EXERCISE AIM =>
When the string "reset" occurs in a line of the listing below, return that line.

--- DATA TO USE ---

**config.mk**
```make
export PLATFORM = sky130hd
export DESIGN_NAME = pdp8_trace_buffer
export DESIGN_NICKNAME = d
export VERILOG_FILES = /design/src/rtl/pdp8_trace_buffer.sv
export SDC_FILE = /design/constraint.sdc
export NUM_CORES = 2
export LEC_CHECK = 0
export CAP_MARGIN = 20
export CORE_ASPECT_RATIO = 0.8
export CORE_MARGIN = 2
export CORE_UTILIZATION = 46
export CTS_CLUSTER_DIAMETER = 80
export DETAILED_ROUTE_END_ITERATION = 12
export PLACE_DENSITY = 0.64
export SYNTH_ARGS = -nofsm -noshare
export SYNTH_HDL_FRONTEND = slang
export SYNTH_SLANG_ARGS = --single-unit
```
**constraint.sdc**
```tcl
create_clock -name clk -period 22.9 [get_ports clk]
set_clock_uncertainty 0.2 [all_clocks]
set_input_delay 4.58 -clock clk [delete_from_list [all_inputs] [get_ports clk]]
set_output_delay 4.58 -clock clk [all_outputs]
set_load 0.03 [all_outputs]
```
**src/rtl/pdp8_trace_buffer.sv**
```systemverilog
// -----------------------------------------------------------------------------
// pdp8_trace_buffer
//
// Instruction-trace unit that sits beside the pdp8 core. It records one entry
// per instruction fetch ({pc, mb, l, ac, ion}) into a circular buffer of
// 2**DEPTH_LOG2 entries. The buffer is read out FIFO-style by the front panel
// or a host. Capture can wait for a PC trigger, and it freezes when the core
// halts.
//
// Optional feature macro: PDP8_TRACE_LIMIT_EN
//   When defined, the module gains a `limit` input and a `stop_req` output.
//   Capture freezes, and stop_req is raised, once `fetches` reaches a
//   non-zero limit.
//
// Ports
//   clk        in   system clock
//   reset      in   synchronous reset, active low
//   state      in   core state (4 bits)
//   pc         in   core program counter (ADDR_W bits)
//   mb         in   core memory buffer, the instruction word at fetch (12 bits)
//   ac         in   core accumulator (12 bits)
//   l          in   core link
//   ion        in   core interrupt enable
//   arm        in   one-cycle pulse: clear the buffer and start a new session
//   trig_en    in   1 = wait for pc == trig_pc before capturing
//   trig_pc    in   trigger address (ADDR_W bits)
//   limit      in   fetch limit, 0 = none (only with PDP8_TRACE_LIMIT_EN)
//   rd_ready   in   consumer takes rd_data this cycle
//   rd_valid   out  buffer is non-empty
//   rd_data    out  oldest entry {pc, mb, l, ac, ion} (ADDR_W+26 bits)
//   count      out  number of entries held (DEPTH_LOG2+1 bits)
//   fetches    out  fetches seen since arm; saturates (CNT_W bits)
//   capturing  out  FSM is in CAPTURE
//   halted     out  sticky: halt was seen while capturing
//   overflow   out  sticky: an entry was lost or overwritten
//   stop_req   out  fetch limit reached (only with PDP8_TRACE_LIMIT_EN)
//
// FSM states
//   state    | meaning
//   ---------+-------------------------------------------------------------
//   S_OFF    | idle after reset; no writes; readout still works
//   S_WAIT   | armed with trigger; waiting for a fetch at trig_pc
//   S_CAPTURE| recording one entry per fetch event
//   S_FROZEN | halt, full (no-wrap) or limit reached; no writes; readout works
// -----------------------------------------------------------------------------
module pdp8_trace_buffer #(
    parameter int           ADDR_W      = 15,
    parameter int           DEPTH_LOG2  = 6,
    parameter int           CNT_W       = 32,
    parameter logic [3:0]   FETCH_STATE = 4'b0000,
    parameter logic [3:0]   HALT_STATE  = 4'b1100,
    parameter bit           WRAP_MODE   = 1'b1
) (
    input  logic                    clk,
    input  logic                    reset,
    input  logic [3:0]              state,
    input  logic [ADDR_W-1:0]       pc,
    input  logic [11:0]             mb,
    input  logic [11:0]             ac,
    input  logic                    l,
    input  logic                    ion,
    input  logic                    arm,
    input  logic                    trig_en,
    input  logic [ADDR_W-1:0]       trig_pc,
`ifdef PDP8_TRACE_LIMIT_EN
    input  logic [CNT_W-1:0]        limit,
    output logic                    stop_req,
`endif
    input  logic                    rd_ready,
    output logic                    rd_valid,
    output logic [ADDR_W+25:0]      rd_data,
    output logic [DEPTH_LOG2:0]     count,
    output logic [CNT_W-1:0]        fetches,
    output logic                    capturing,
    output logic                    halted,
    output logic                    overflow
);

    localparam int                  DEPTH    = 1 << DEPTH_LOG2;
    localparam int                  ENTRY_W  = ADDR_W + 26;
    localparam logic [DEPTH_LOG2:0] FULL_CNT = (DEPTH_LOG2 + 1)'(DEPTH);

    typedef enum logic [1:0] {
        S_OFF     = 2'd0,
        S_WAIT    = 2'd1,
        S_CAPTURE = 2'd2,
        S_FROZEN  = 2'd3
    } fsm_t;

    fsm_t                   fsm_q;
    fsm_t                   fsm_nxt;

    logic [3:0]             state_d;
    logic [ENTRY_W-1:0]     mem [DEPTH];
    logic [DEPTH_LOG2-1:0]  wr_ptr;
    logic [DEPTH_LOG2-1:0]  rd_ptr;
    logic [DEPTH_LOG2:0]    cnt_q;
    logic [CNT_W-1:0]       fetch_cnt;
    logic                   halted_q;
    logic                   overflow_q;

    logic                   fetch_ev;
    logic                   trig_hit;
    logic                   accept;
    logic                   not_empty;
    logic                   full;
    logic                   pop;
    logic                   drop;
    logic                   write;
    logic                   overwrite;
    logic                   fetch_sat;
    logic                   limit_hit;
    logic [ENTRY_W-1:0]     entry;

    // A fetch event fires only on the first cycle of FETCH, however long the
    // core stays in that state.
    assign fetch_ev  = (state == FETCH_STATE) && (state_d != FETCH_STATE);
    assign trig_hit  = fetch_ev && (pc == trig_pc);

    // arm wins over a coincident fetch: that event is not recorded.
    assign accept    = !arm && (((fsm_q == S_CAPTURE) && fetch_ev) ||
                                ((fsm_q == S_WAIT) && trig_hit));

    assign not_empty = (cnt_q != '0);
    assign full      = (cnt_q == FULL_CNT);
    assign pop       = not_empty && rd_ready && !arm;

    // A pop in the same cycle frees the slot, so a push into a full buffer
    // only overflows when nothing is being read out.
    assign drop      = accept && full && !pop && !WRAP_MODE;
    assign write     = accept && !drop;
    assign overwrite = write && full && !pop;
    assign fetch_sat = &fetch_cnt;
    assign entry     = {pc, mb, l, ac, ion};

`ifdef PDP8_TRACE_LIMIT_EN
    logic stop_q;

    // The limit is hit on the edge where the counter reaches the limit, so
    // the fetch that makes the count equal to limit is still recorded.
    assign limit_hit = accept && (limit != '0) && !fetch_sat &&
                       ((fetch_cnt + CNT_W'(1)) == limit);
    assign stop_req  = stop_q;
`else
    assign limit_hit = 1'b0;
`endif

    // -------------------------------------------------------------------------
    // FSM state register
    // -------------------------------------------------------------------------
    always_ff @(posedge clk) begin
        if (!reset) begin
            fsm_q <= S_OFF;
        end else begin
            fsm_q <= fsm_nxt;
        end
    end

    // -------------------------------------------------------------------------
    // FSM next-state logic
    // -------------------------------------------------------------------------
    always_comb begin
        fsm_nxt = fsm_q;
        if (arm) begin
            fsm_nxt = trig_en ? S_WAIT : S_CAPTURE;
        end else begin
            case (fsm_q)
                S_WAIT: begin
                    if (trig_hit) begin
                        fsm_nxt = limit_hit ? S_FROZEN : S_CAPTURE;
                    end
                end
                S_CAPTURE: begin
                    if ((state == HALT_STATE) || drop || limit_hit) begin
                        fsm_nxt = S_FROZEN;
                    end
                end
                default: fsm_nxt = fsm_q;
            endcase
        end
    end

    // -------------------------------------------------------------------------
    // FSM / readout outputs
    // -------------------------------------------------------------------------
    always_comb begin
        capturing = (fsm_q == S_CAPTURE);
        rd_valid  = not_empty;
        rd_data   = not_empty ? mem[rd_ptr] : '0;
        count     = cnt_q;
        fetches   = fetch_cnt;
        halted    = halted_q;
        overflow  = overflow_q;
    end

    // -------------------------------------------------------------------------
    // Buffer storage. It is never cleared; arm and reset empty the buffer by
    // clearing the pointers and the count.
    // -------------------------------------------------------------------------
    always_ff @(posedge clk) begin
        if (reset && write) begin
            mem[wr_ptr] <= entry;
        end
    end

    // -------------------------------------------------------------------------
    // Pointers, count, fetch counter and sticky flags
    // -------------------------------------------------------------------------
    always_ff @(posedge clk) begin
        if (!reset) begin
            // HALT_STATE here means that a core which comes out of reset
            // already in FETCH still produces a clean first fetch event.
            state_d    <= HALT_STATE;
            wr_ptr     <= '0;
            rd_ptr     <= '0;
            cnt_q      <= '0;
            fetch_cnt  <= '0;
            halted_q   <= 1'b0;
            overflow_q <= 1'b0;
        end else begin
            state_d <= state;
            if (arm) begin
                wr_ptr     <= '0;
                rd_ptr     <= '0;
                cnt_q      <= '0;
                fetch_cnt  <= '0;
                halted_q   <= 1'b0;
                overflow_q <= 1'b0;
            end else begin
                if (write) begin
                    wr_ptr <= wr_ptr + DEPTH_LOG2'(1);
                end
                // An overwrite pushes the oldest entry out, so the read
                // pointer moves with it.
                if (pop || overwrite) begin
                    rd_ptr <= rd_ptr + DEPTH_LOG2'(1);
                end
                if (write && !pop && !full) begin
                    cnt_q <= cnt_q + (DEPTH_LOG2 + 1)'(1);
                end else if (pop && !write) begin
                    cnt_q <= cnt_q - (DEPTH_LOG2 + 1)'(1);
                end
                if (accept && !fetch_sat) begin
                    fetch_cnt <= fetch_cnt + CNT_W'(1);
                end
                if (overwrite || drop) begin
                    overflow_q <= 1'b1;
                end
                if ((fsm_q == S_CAPTURE) && (state == HALT_STATE)) begin
                    halted_q <= 1'b1;
                end
            end
        end
    end

`ifdef PDP8_TRACE_LIMIT_EN
    always_ff @(posedge clk) begin
        if (!reset) begin
            stop_q <= 1'b0;
        end else if (arm) begin
            stop_q <= 1'b0;
        end else if (limit_hit) begin
            stop_q <= 1'b1;
        end
    end
`endif

endmodule

```
==> impl_metrics.yaml <==
timing:
  slew_headroom_pct: 23.7
  whs_ps: 289
  hold_viol: 0
  fin_crit_sh_pct: 49.9
  drv_slew: 0
  setup_tns_ps: 0
  period_needed_ps: 11430
  worst_pin_slew_ps: 1140
  setup_slack_ps: 11470
  finalSetupViolations: 0
  max_freq_mhz: 87.5
  rsz0062_at_grt: "false"
critical_path:
  worstPathArrival_ps: 6650
  cp.required_ps: 18120
  cp_max_fo: 86
  cpMostUsedCell: "buf_4"
  crit_chain: "buf_12 > buf_4 > buf_4 > buf_4 > mux4_2 > nand2_1 > and3_1 > nor4_1 > a221o_1 > clkdlybuf4s50_1"
  path_buf_inv: 5
  cp-start-kind: "register"
  path_delay_family: "buffers and inverters"
  end_kind: "output pin"
  cpPeakStageDelay_ps: 840
  setup.worst_path.class: "register to output pin"
  critPathSlowestCell: "nor4_1"
layout:
  final_common_cell: "edfxtp_1"
  final_cells: 8162
  layout_common_cells: "2,624 x edfxtp_1, 709 x mux4_2, 274 x clkbuf_16, 177 x buf_4, 134 x mux2i_1"
  final_nets: 5056
  drive_gt1_share_pct: 26.8
  fin_area_mm2: 0.118
  area_delta_synth_final_pct: 13.7
  final_util_pct: 52.7
power:
  powerDensity_mw_per_mm2: 84.6
  swShare_pct: 21.3
  p_seq_share_pct: 54.2
  power_frac_comb_pct: 4.2
  power.switching_mw: 2.12
  ir_worst_vdd_uv: 58.5
  internal_power_mw: 7.85
  p_clk_share_pct: 41.7
  p_leak_nw: 35.1
  power.total_mw: 9.96
hold_path:
  hp-class: "register to register"
clocking:
  cts_setup_buffers: 0
  ctsHoldBuffers: 0
  cts_root_buf: "clkbuf_16"
  cts_resized: 0
  cts_buffers: 266
  htreeDepth: 5
  cts_buffer_depth: 4
  cts_tree: "yes"
  clkSlewWorstSetupHoldPaths_ps: 60
  clk-insertion-delay-late_ps: 790
  clock_sinks: 2689
floorplan:
  die_w_um: 534
  fp.dieH_um: 428
  core-area_mm2: 0.223
  start_util_pct: 46.3
  fp-row-count: 155
  die_area_mm2: 0.229
  io_pins: 149
synthesis:
  synth_cell_types: 74
  synth_ff_type: "edfxtp_1"
  synthArstFlopShare_pct: 0
  yosysSeqAreaShare_pct: 77.4
  syn_nets: 4694
  ys_warn_count: 0
  synth_edf_count: 2624
  ys_ff_latch: 2689
  synthTopCellsByArea: "edfxtp_1 76%, mux4_2 15%, mux2i_1 1.3%"
  syn-cell-area_mm2: 0.104
  syn_area_per_cell_um2: 22.4
  syn_inst: 4620
  synth_top_area_share_pct: 76.1
  yosysTopAreaCell: "edfxtp_1"
job:
  drv_cap: 0
routing:
  drt-total-wl_um: 294000
  drc: 0
  drtAntennaViolNets: 0
  vias_per_cell: 6.42
  post_drt_wl_per_cell_um: 36.0
  vias: 52400
  drtPass1Iterations: 6
  drt_iter0_markers: 7954
global_routing:
  grt-ovfl-total: 0
  first_global_vias: 50800
  antenna_found_initial: 8
  grt_pass1_wl_um: 408000
  grt_max_degree: 93
  grtUsageTotal_pct: 25.6
placed_design:
  pre_cts_slack_ps: 12000
  port_buffers: 148
  dp_cells: 7683
  dpl_cell_area_mm2: 0.109
  dp_hpwl_um: 169000
  place_congestion: 0.829
run_status:
  status: "finished clean"
[cell families (layout without fill, tap and decap cells)]
group | count (synthesis) | count (layout) | share of synthesized area (%)
AOI/OAI and AO/OA | 360 | 360 | 2.36
DFF | 2689 | 2689 | 77.4
adders and majority gates | 9 | 9 | 0.116
xor gates and xnor gates | 27 | 27 | 0.228
buffers and inverters | 270 | 825 | 1.22
other | 0 | 4 | 0
muxes | 844 | 844 | 16.7
and+or+nand+nor | 421 | 421 | 1.99
[state kept, by name (all words and copies together), names as in the netlist, named ones only]
signal    cells
fetches      32
mem        2624
fsm_q         2
halted        1
overflow      1
state_d       4
wr_ptr        6
rd_ptr        6
count         7
[synth_stat cells, drive strengths merged (4+ instances only)]
cell / count
clkbuf: 113
o221ai: 39
nand3b: 7
inv: 16
nand4: 14
and2: 11
mux4: 709
buf: 140
a21oi: 81
edfxtp: 2624
a221o: 4
and4: 6
o31ai: 10
a2111oi: 8
mux2i: 134
ha: 8
nand3: 20
or4: 10
nand2: 111
a211oi: 36
dfxtp: 65
nor4: 18
or3: 28
nor2: 119
nand2b: 12
nor2b: 20
a22oi: 29
a31oi: 13
xnor2: 26
o211ai: 7
o21ai: 62
and3: 10
o22ai: 35
nor3: 27
[worst paths after layout]
| path | slack [ps] | startpoint | cells after the start | to |
|---|---|---|---|---|
| min | 290 | halted | 2 | halted |
| max | 11470 | register | 10 | rd_data[4] |
| max reg2reg | 17500 | fsm_q[0] | 7 | mem[26][1] |
| min reg2reg | 290 | halted | 2 | halted |
[worst reg2reg max path, delay by kind of cell (launching register included)]
kind            cells  cell delay [ps]
compound gates      1              420
buf+inv             1              690
flops               1              340
simple gates        5             3350
[metal layers]
metal | vias to the layer above | global-route usage, % | share of wire [%]
met3 | 395 | 6.82 | 12
li1 | 20400 | - | -
met4 | 6 | 6.40 | 2.8
met2 | 3232 | 37.0 | 44
met1 | 28300 | 38.8 | 41
met5 | - | 0 | 0.014
[power by group through the flow]
stage | Sequential [mW] | Combinational (mW) | Clock, mW
2_1_floorplan | 5.51 | 0.170 | 0
3_3_place_gp | 5.51 | 0.403 | 0
3_5_place_dp | 5.51 | 0.411 | 0
4_1_cts | 5.40 | 0.412 | 4.20
5_1_grt | 5.40 | 0.435 | 4.38
6_report | 5.40 | 0.415 | 4.15
[area by class of cell]
cell class | instances | area [µm²]
clock buffers | 341 | 7120
inverters | 17 | 68.8
diodes | 4 | 10.0
clock inverters | 120 | 933
flip-flops and latches | 2689 | 80100
repair buffers | 347 | 3060
multi-input cells | 1661 | 22700
fillers | 17000 | 106000
well taps | 2983 | 3730
(Power assumes the default switching activity.)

---

ANSWER FOR THIS EXERCISE =>
//   reset      in   synchronous reset, active low
//   S_OFF    | idle after reset; no writes; readout still works
    input  logic                    reset,
        if (!reset) begin
    // Buffer storage. It is never cleared; arm and reset empty the buffer by
        if (reset && write) begin
        if (!reset) begin
            // HALT_STATE here means that a core which comes out of reset
        if (!reset) begin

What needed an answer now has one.